We can divide the people into three groups: Alice and Bob, Eve and Oscar, and the other six people. The number of ways of selecting $k$ people from the group that includes Alice and Bob, $m$ people from the group that includes Eve and Oscar, and $n$ people from the remaining six people is
$$\binom{2}{k}\binom{2}{m}\binom{6}{n}$$
The problem requires that we select at most one person from the group consisting of Alice and Bob, either zero or two people from the group that consisting of Eve and Oscar, and the remaining $n = 5 - k - m$ people from among the remaining six people.
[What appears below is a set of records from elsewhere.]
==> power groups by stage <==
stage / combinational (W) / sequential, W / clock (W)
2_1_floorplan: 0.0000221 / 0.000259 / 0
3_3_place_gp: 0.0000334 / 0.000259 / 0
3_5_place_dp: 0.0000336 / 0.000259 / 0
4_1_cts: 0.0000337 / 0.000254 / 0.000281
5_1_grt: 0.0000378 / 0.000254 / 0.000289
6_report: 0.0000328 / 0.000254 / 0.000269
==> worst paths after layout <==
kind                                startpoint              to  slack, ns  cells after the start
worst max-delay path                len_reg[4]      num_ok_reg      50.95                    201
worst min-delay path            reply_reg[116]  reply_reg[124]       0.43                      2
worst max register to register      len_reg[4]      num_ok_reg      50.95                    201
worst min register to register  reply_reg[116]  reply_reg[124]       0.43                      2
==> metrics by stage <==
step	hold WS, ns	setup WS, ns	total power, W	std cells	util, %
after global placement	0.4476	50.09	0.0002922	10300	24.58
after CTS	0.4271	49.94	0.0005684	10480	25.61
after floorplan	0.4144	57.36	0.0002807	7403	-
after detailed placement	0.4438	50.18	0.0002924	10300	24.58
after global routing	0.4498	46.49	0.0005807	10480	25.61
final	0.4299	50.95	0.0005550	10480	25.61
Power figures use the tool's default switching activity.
==> src/tpdpwm_defines.vh <==
`ifndef TPDPWM_DEFINES_VH
`define TPDPWM_DEFINES_VH

// Byte addresses on the register bus
`define TPDPWM_CTRL_ADDR 16'hff88
`define TPDPWM_DT_ADDR 16'hff90
`define TPDPWM_CMP_BASE 16'hffc0
`define TPDPWM_SHD_BASE 16'hffe0
`define TPDPWM_BLK_HI 15
`define TPDPWM_BLK_LO 5
`define TPDPWM_IDX_HI 4
`define TPDPWM_IDX_LO 2
`define TPDPWM_NUM_CMP 3'h6
`define TPDPWM_CMP_BLK 11'h7fe
`define TPDPWM_SHD_BLK 11'h7ff

// Control register fields
`define TPDPWM_RUN_BIT 7
`define TPDPWM_SEL_HI 5
`define TPDPWM_SEL_LO 3
`define TPDPWM_DIV_HI 2
`define TPDPWM_DIV_LO 0
`define TPDPWM_SEL_MAX 3'h5

// Reset and idle values
`define TPDPWM_CTRL_RST 8'h00
`define TPDPWM_PERIOD_IDX 3
`define TPDPWM_PERIOD_RST 10'h0ff
`define TPDPWM_CMP_RST 10'h000
`define TPDPWM_DT_RST 8'hff
`define TPDPWM_DTM_IDLE 8'hff
`define TPDPWM_DTM_ZERO 8'h00
`define TPDPWM_DIV_RST 3'h7
`define TPDPWM_CNT_ZERO 10'h000
`define TPDPWM_CNT_ONE 10'h001

`endif

==> src/tpdpwm_timer.v <==
// Summary of operation
// - After start the counter counts up from zero until it matches period.
// - Counting down, reaching zero gives underflow, then counting turns up.
// - Direction change at period or zero applies on the next count tick.
// - Clock select 0..5 divides system clock by 1 to 32; 6, 7 forbidden.
// - Run enable low clears and stops timers; all six outputs float.
// - Reset or run enable clear sets the counter to zero.
// - Counter, dead-time timers and divider have no software access.
// - Phase compares watch the counter; a match updates that phase flop.
// - Divided underflow interrupt copies every shadow into its compare.
// - Compare writes only land while stopped; running uses shadows.
// - Shadows are readable and writable anytime, word or low byte.
// - Period and its shadow reset 0FFH, others zero; stop zeros compares except period.
// - Trigger compares watch the counter; each match raises its request.
// - One dead-time reload value, loaded by each timer at its own match.
// - Dead-time reload writes are dropped while the counter runs.
// - Dead-time reload resets FFH; zero still gives one clock dead time.
// - Dead-time timer reloads on match, counts down, stops at FFH.
// - Divider counts underflows, fires on match, then returns to 7H.
// - Divide setting N yields one interrupt per N plus one underflows.
// - Control resets zero: run bit 7, clock select 5:3, divide 2:0.
// - Dead time equals reload plus one system clock periods.
`timescale 1ns/10ps
`default_nettype none
`include "tpdpwm_defines.vh"

module tpdpwm_timer (
   // Clock and reset
   input wire ref_clk,
   input wire nrst,
   // Avalon-MM slave
   input wire [15:0] avs_address,
   input wire avs_read,
   input wire avs_write,
   input wire [31:0] avs_writedata,
   input wire [3:0] avs_byteenable,
   output reg [31:0] avs_readdata,
   output wire avs_waitrequest,
   // Inverter gate outputs
   output reg pwm_out_u_pos,
   output reg pwm_out_u_neg,
   output reg pwm_out_v_pos,
   output reg pwm_out_v_neg,
   output reg pwm_out_w_pos,
   output reg pwm_out_w_neg,
   output wire pwm_out_oe,
   // Interrupt requests
   output reg underflow_irq,
   output reg trigger_irq_a,
   output reg trigger_irq_b
);

   reg rst_a_ff;
   reg rst_n_ff;
   wire rst_n;

   always @(posedge ref_clk or negedge nrst) begin
      if (!nrst) begin
         rst_a_ff <= 1'b0;
         rst_n_ff <= 1'b0;
      end else begin
         rst_a_ff <= 1'b1;
         rst_n_ff <= rst_a_ff;
      end
   end
   assign rst_n = rst_n_ff;

   // Bus handshake: one wait cycle per access
   reg ack_ff;
   wire req;
   wire wr_en;

   assign req = avs_read | avs_write;
   assign avs_waitrequest = req & ~ack_ff;
   assign wr_en = avs_write & ack_ff;

   always @(posedge ref_clk or negedge rst_n) begin
      if (!rst_n) begin
         ack_ff <= 1'b0;
      end else begin
         ack_ff <= req & ~ack_ff;
      end
   end

   wire hit_ctrl;
   wire hit_dt;
   wire hit_cmp;
   wire hit_shd;
   wire [2:0] idx;

   assign idx = avs_address[`TPDPWM_IDX_HI:`TPDPWM_IDX_LO];
   assign hit_ctrl = avs_address == `TPDPWM_CTRL_ADDR;
   assign hit_dt = avs_address == `TPDPWM_DT_ADDR;
   // Aligned word slots only; sub-word offsets read zero
   assign hit_cmp = (avs_address[`TPDPWM_BLK_HI:`TPDPWM_BLK_LO] ==
      `TPDPWM_CMP_BLK) &&
      (idx < `TPDPWM_NUM_CMP) &&
      (avs_address[1:0] == 2'h0);
   assign hit_shd = (avs_address[`TPDPWM_BLK_HI:`TPDPWM_BLK_LO] ==
      `TPDPWM_SHD_BLK) &&
      (idx < `TPDPWM_NUM_CMP) &&
      (avs_address[1:0] == 2'h0);

   // Control and dead-time reload
   reg [7:0] ctrl_ff;
   reg [7:0] dt_reload_ff;
   reg run_prev_ff;
   wire run;
   wire run_clr;
   wire stop_wr;
   wire [2:0] sel;
   wire [2:0] div_set;

   assign run = ctrl_ff[`TPDPWM_RUN_BIT];
   assign sel = ctrl_ff[`TPDPWM_SEL_HI:`TPDPWM_SEL_LO];
   assign div_set = ctrl_ff[`TPDPWM_DIV_HI:`TPDPWM_DIV_LO];
   assign run_clr = run_prev_ff & ~run;
   assign pwm_out_oe = run;
   // Stop write clears the drive flops on the same edge as the run bit
   assign stop_wr = wr_en && hit_ctrl && avs_byteenable[0] &&
      !avs_writedata[`TPDPWM_RUN_BIT];

   always @(posedge ref_clk or negedge rst_n) begin
      if (!rst_n) begin
         ctrl_ff <= `TPDPWM_CTRL_RST;
         dt_reload_ff <= `TPDPWM_DT_RST;
         run_prev_ff <= 1'b0;
      end else begin
         run_prev_ff <= run;
         if (wr_en && hit_ctrl && avs_byteenable[0]) begin
            // Bit 6 is not stored and reads zero
            ctrl_ff <= avs_writedata[7:0] & 8'hbf;
         end
         if (wr_en && hit_dt && avs_byteenable[0] && !run) begin
            dt_reload_ff <= avs_writedata[7:0];
         end
      end
   end

   // Count clock prescaler
   reg [4:0] pre_ff;
   wire [2:0] sel_eff;
   wire [5:0] sel_sh;
   wire [5:0] sel_m6;
   wire [4:0] sel_mask;
   wire tick;

   // Forbidden codes fall back to the slowest rate
   assign sel_eff = (sel > `TPDPWM_SEL_MAX) ? `TPDPWM_SEL_MAX : sel;
   assign sel_sh = 6'h01 << sel_eff;
   assign sel_m6 = sel_sh - 6'h01;
   assign sel_mask = sel_m6[4:0];
   assign tick = run && ((pre_ff & sel_mask) == sel_mask);

   always @(posedge ref_clk or negedge rst_n) begin
      if (!rst_n) begin
         pre_ff <= 5'h00;
      end else if (!run) begin
         pre_ff <= 5'h00;
      end else begin
         pre_ff <= pre_ff + 5'h01;
      end
   end

   // Up/down counter, internal only
   reg [9:0] updown_counter_ff;
   reg up_ff;
   reg uf_ff;
   reg tick_d_ff;
   wire [9:0] period;

   always @(posedge ref_clk or negedge rst_n) begin
      if (!rst_n) begin
         updown_counter_ff <= `TPDPWM_CNT_ZERO;
         up_ff <= 1'b1;
         uf_ff <= 1'b0;
         tick_d_ff <= 1'b0;
      end else if (!run) begin
         updown_counter_ff <= `TPDPWM_CNT_ZERO;
         up_ff <= 1'b1;
         uf_ff <= 1'b0;
         tick_d_ff <= 1'b0;
      end else begin
         tick_d_ff <= tick;
         uf_ff <= tick && !up_ff &&
            updown_counter_ff == `TPDPWM_CNT_ONE;
         if (tick) begin
            if (up_ff) begin
               if (updown_counter_ff == period) begin
                  up_ff <= 1'b0;
                  updown_counter_ff <= updown_counter_ff - 10'h001;
               end else begin
                  updown_counter_ff <= updown_counter_ff + 10'h001;
               end
            end else begin
               if (updown_counter_ff == `TPDPWM_CNT_ZERO) begin
                  up_ff <= 1'b1;
                  updown_counter_ff <= updown_counter_ff + 10'h001;
               end else begin
                  updown_counter_ff <= updown_counter_ff - 10'h001;
               end
            end
         end
      end
   end

   // Underflow interrupt divider
   reg [2:0] underflow_divider_counter_ff;
   wire [2:0] nxt_div;
   wire irq_now;

   assign nxt_div = underflow_divider_counter_ff + 3'h1;
   assign irq_now = uf_ff && (nxt_div == div_set);

   always @(posedge ref_clk or negedge rst_n) begin
      if (!rst_n) begin
         underflow_divider_counter_ff <= `TPDPWM_DIV_RST;
         underflow_irq <= 1'b0;
      end else if (!run) begin
         underflow_divider_counter_ff <= `TPDPWM_DIV_RST;
         underflow_irq <= 1'b0;
      end else begin
         underflow_irq <= irq_now;
         if (irq_now) begin
            underflow_divider_counter_ff <= `TPDPWM_DIV_RST;
         end else if (uf_ff) begin
            underflow_divider_counter_ff <= nxt_div;
         end
      end
   end

   // Compare registers and their shadows
   reg [9:0] cmp_ff [0:5];
   reg [9:0] shd_ff [0:5];
   wire [5:0] match;

   assign period = cmp_ff[`TPDPWM_PERIOD_IDX];

   genvar gi;
   generate
      for (gi = 0; gi < 6; gi = gi + 1) begin : g_cmp
         localparam [9:0] RST_V = (gi == `TPDPWM_PERIOD_IDX) ?
            `TPDPWM_PERIOD_RST : `TPDPWM_CMP_RST;
         localparam CLR_ON_STOP = (gi != `TPDPWM_PERIOD_IDX);
         wire sel_me;

         assign sel_me = wr_en && (idx == gi[2:0]);
         // Gated by run so a match cannot outlive a stop
         assign match[gi] = run && tick_d_ff &&
            (updown_counter_ff == cmp_ff[gi]);

         always @(posedge ref_clk or negedge rst_n) begin
            if (!rst_n) begin
               shd_ff[gi] <= RST_V;
            end else if (sel_me && hit_shd) begin
               // Any time, per byte lane
               if (avs_byteenable[0]) begin
                  shd_ff[gi][7:0] <= avs_writedata[7:0];
               end
               if (avs_byteenable[1]) begin
                  shd_ff[gi][9:8] <= avs_writedata[9:8];
               end
            end
         end

         always @(posedge ref_clk or negedge rst_n) begin
            if (!rst_n) begin
               cmp_ff[gi] <= RST_V;
            end else if (sel_me && hit_cmp && !run) begin
               if (avs_byteenable[0]) begin
                  cmp_ff[gi][7:0] <= avs_writedata[7:0];
               end
               if (avs_byteenable[1]) begin
                  cmp_ff[gi][9:8] <= avs_writedata[9:8];
               end
            end else if (run_clr && CLR_ON_STOP) begin
               cmp_ff[gi] <= `TPDPWM_CMP_RST;
            end else if (irq_now) begin
               cmp_ff[gi] <= shd_ff[gi];
            end
         end
      end
   endgenerate

   // Trigger requests, one cycle each
   always @(posedge ref_clk or negedge rst_n) begin
      if (!rst_n) begin
         trigger_irq_a <= 1'b0;
         trigger_irq_b <= 1'b0;
      end else begin
         trigger_irq_a <= match[4];
         trigger_irq_b <= match[5];
      end
   end

   // Per-phase flop, dead-time timer and output pair
   reg [2:0] phase_ff;
   reg [2:0] busy_ff;
   reg [7:0] dtm_ff [0:2];
   reg [2:0] pos_ff;
   reg [2:0] neg_ff;

   generate
      for (gi = 0; gi < 3; gi = gi + 1) begin : g_phase
         wire gap;

         // Gap covers load cycle plus reload value counts
         assign gap = match[gi] ||
            (busy_ff[gi] && dtm_ff[gi] != `TPDPWM_DTM_ZERO);

         always @(posedge ref_clk or negedge rst_n) begin
            if (!rst_n) begin
               phase_ff[gi] <= 1'b0;
               busy_ff[gi] <= 1'b0;
               dtm_ff[gi] <= `TPDPWM_DTM_IDLE;
               pos_ff[gi] <= 1'b0;
               neg_ff[gi] <= 1'b0;
            end else if (!run || stop_wr) begin
               phase_ff[gi] <= 1'b0;
               busy_ff[gi] <= 1'b0;
               dtm_ff[gi] <= `TPDPWM_DTM_IDLE;
               pos_ff[gi] <= 1'b0;
               neg_ff[gi] <= 1'b0;
            end else begin
               if (match[gi]) begin
                  // Positive side active above the compare level
                  phase_ff[gi] <= up_ff;
                  dtm_ff[gi] <= dt_reload_ff;
                  busy_ff[gi] <= 1'b1;
               end else if (busy_ff[gi]) begin
                  dtm_ff[gi] <= dtm_ff[gi] - 8'h01;
                  if (dtm_ff[gi] == `TPDPWM_DTM_ZERO) begin
                     busy_ff[gi] <= 1'b0;
                  end
               end
               pos_ff[gi] <= phase_ff[gi] & ~gap;
               neg_ff[gi] <= ~phase_ff[gi] & ~gap;
            end
         end
      end
   endgenerate

   always @* begin
      pwm_out_u_pos = pos_ff[0];
      pwm_out_u_neg = neg_ff[0];
      pwm_out_v_pos = pos_ff[1];
      pwm_out_v_neg = neg_ff[1];
      pwm_out_w_pos = pos_ff[2];
      pwm_out_w_neg = neg_ff[2];
   end

   // Read path; internal counters are not mapped
   always @(posedge ref_clk or negedge rst_n) begin
      if (!rst_n) begin
         avs_readdata <= 32'h00000000;
      end else if (avs_read && !ack_ff) begin
         if (hit_ctrl) begin
            avs_readdata <= {24'h000000, ctrl_ff};
         end else if (hit_dt) begin
            avs_readdata <= {24'h000000, dt_reload_ff};
         end else if (hit_cmp) begin
            avs_readdata <= {22'h0, cmp_ff[idx]};
         end else if (hit_shd) begin
            avs_readdata <= {22'h0, shd_ff[idx]};
         end else begin
            avs_readdata <= 32'h00000000;
         end
      end
   end

endmodule
`default_nettype wire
Note that at most one means either $0$ or $1$ people since the number of people we select must be a nonnegative integer.
Let's consider cases:
One of Alice or Bob, neither Eve nor Oscar: If we select one person from the group consisting of Alice and Bob and no people from the group consisting of Eve and Oscar, we must select $5 - 1 - 0 = 4$ people from the remaining six people. There are
$$\binom{2}{1}\binom{2}{0}\binom{6}{4} = 2 \cdot 1 \cdot \binom{6}{4} = 2\binom{6}{4}$$
such selections.
Neither Alice nor Bob, neither Eve nor Oscar: As Robert Shore explained in the comments, this means all five people must be selected from the group of six people, which can be done in
$$\binom{2}{0}\binom{2}{0}\binom{6}{5} = 1 \cdot 1 \cdot \binom{6}{5} = \binom{6}{5}$$
ways.
One of Alice or Bob, both Eve and Oscar: If we select one person from the group consisting of Alice and Bob and select both people in the group consisting of Eve and Oscar, we must select $5 - 1 - 2 = 2$ people from among the remaining six people. There are
$$\binom{2}{1}\binom{2}{2}\binom{6}{2} = 2 \cdot 1 \cdot \binom{6}{2} = 2\binom{6}{2}$$
such selections.
Neither Alice nor Bob, both Eve and Oscar: Can you finish this case on your own?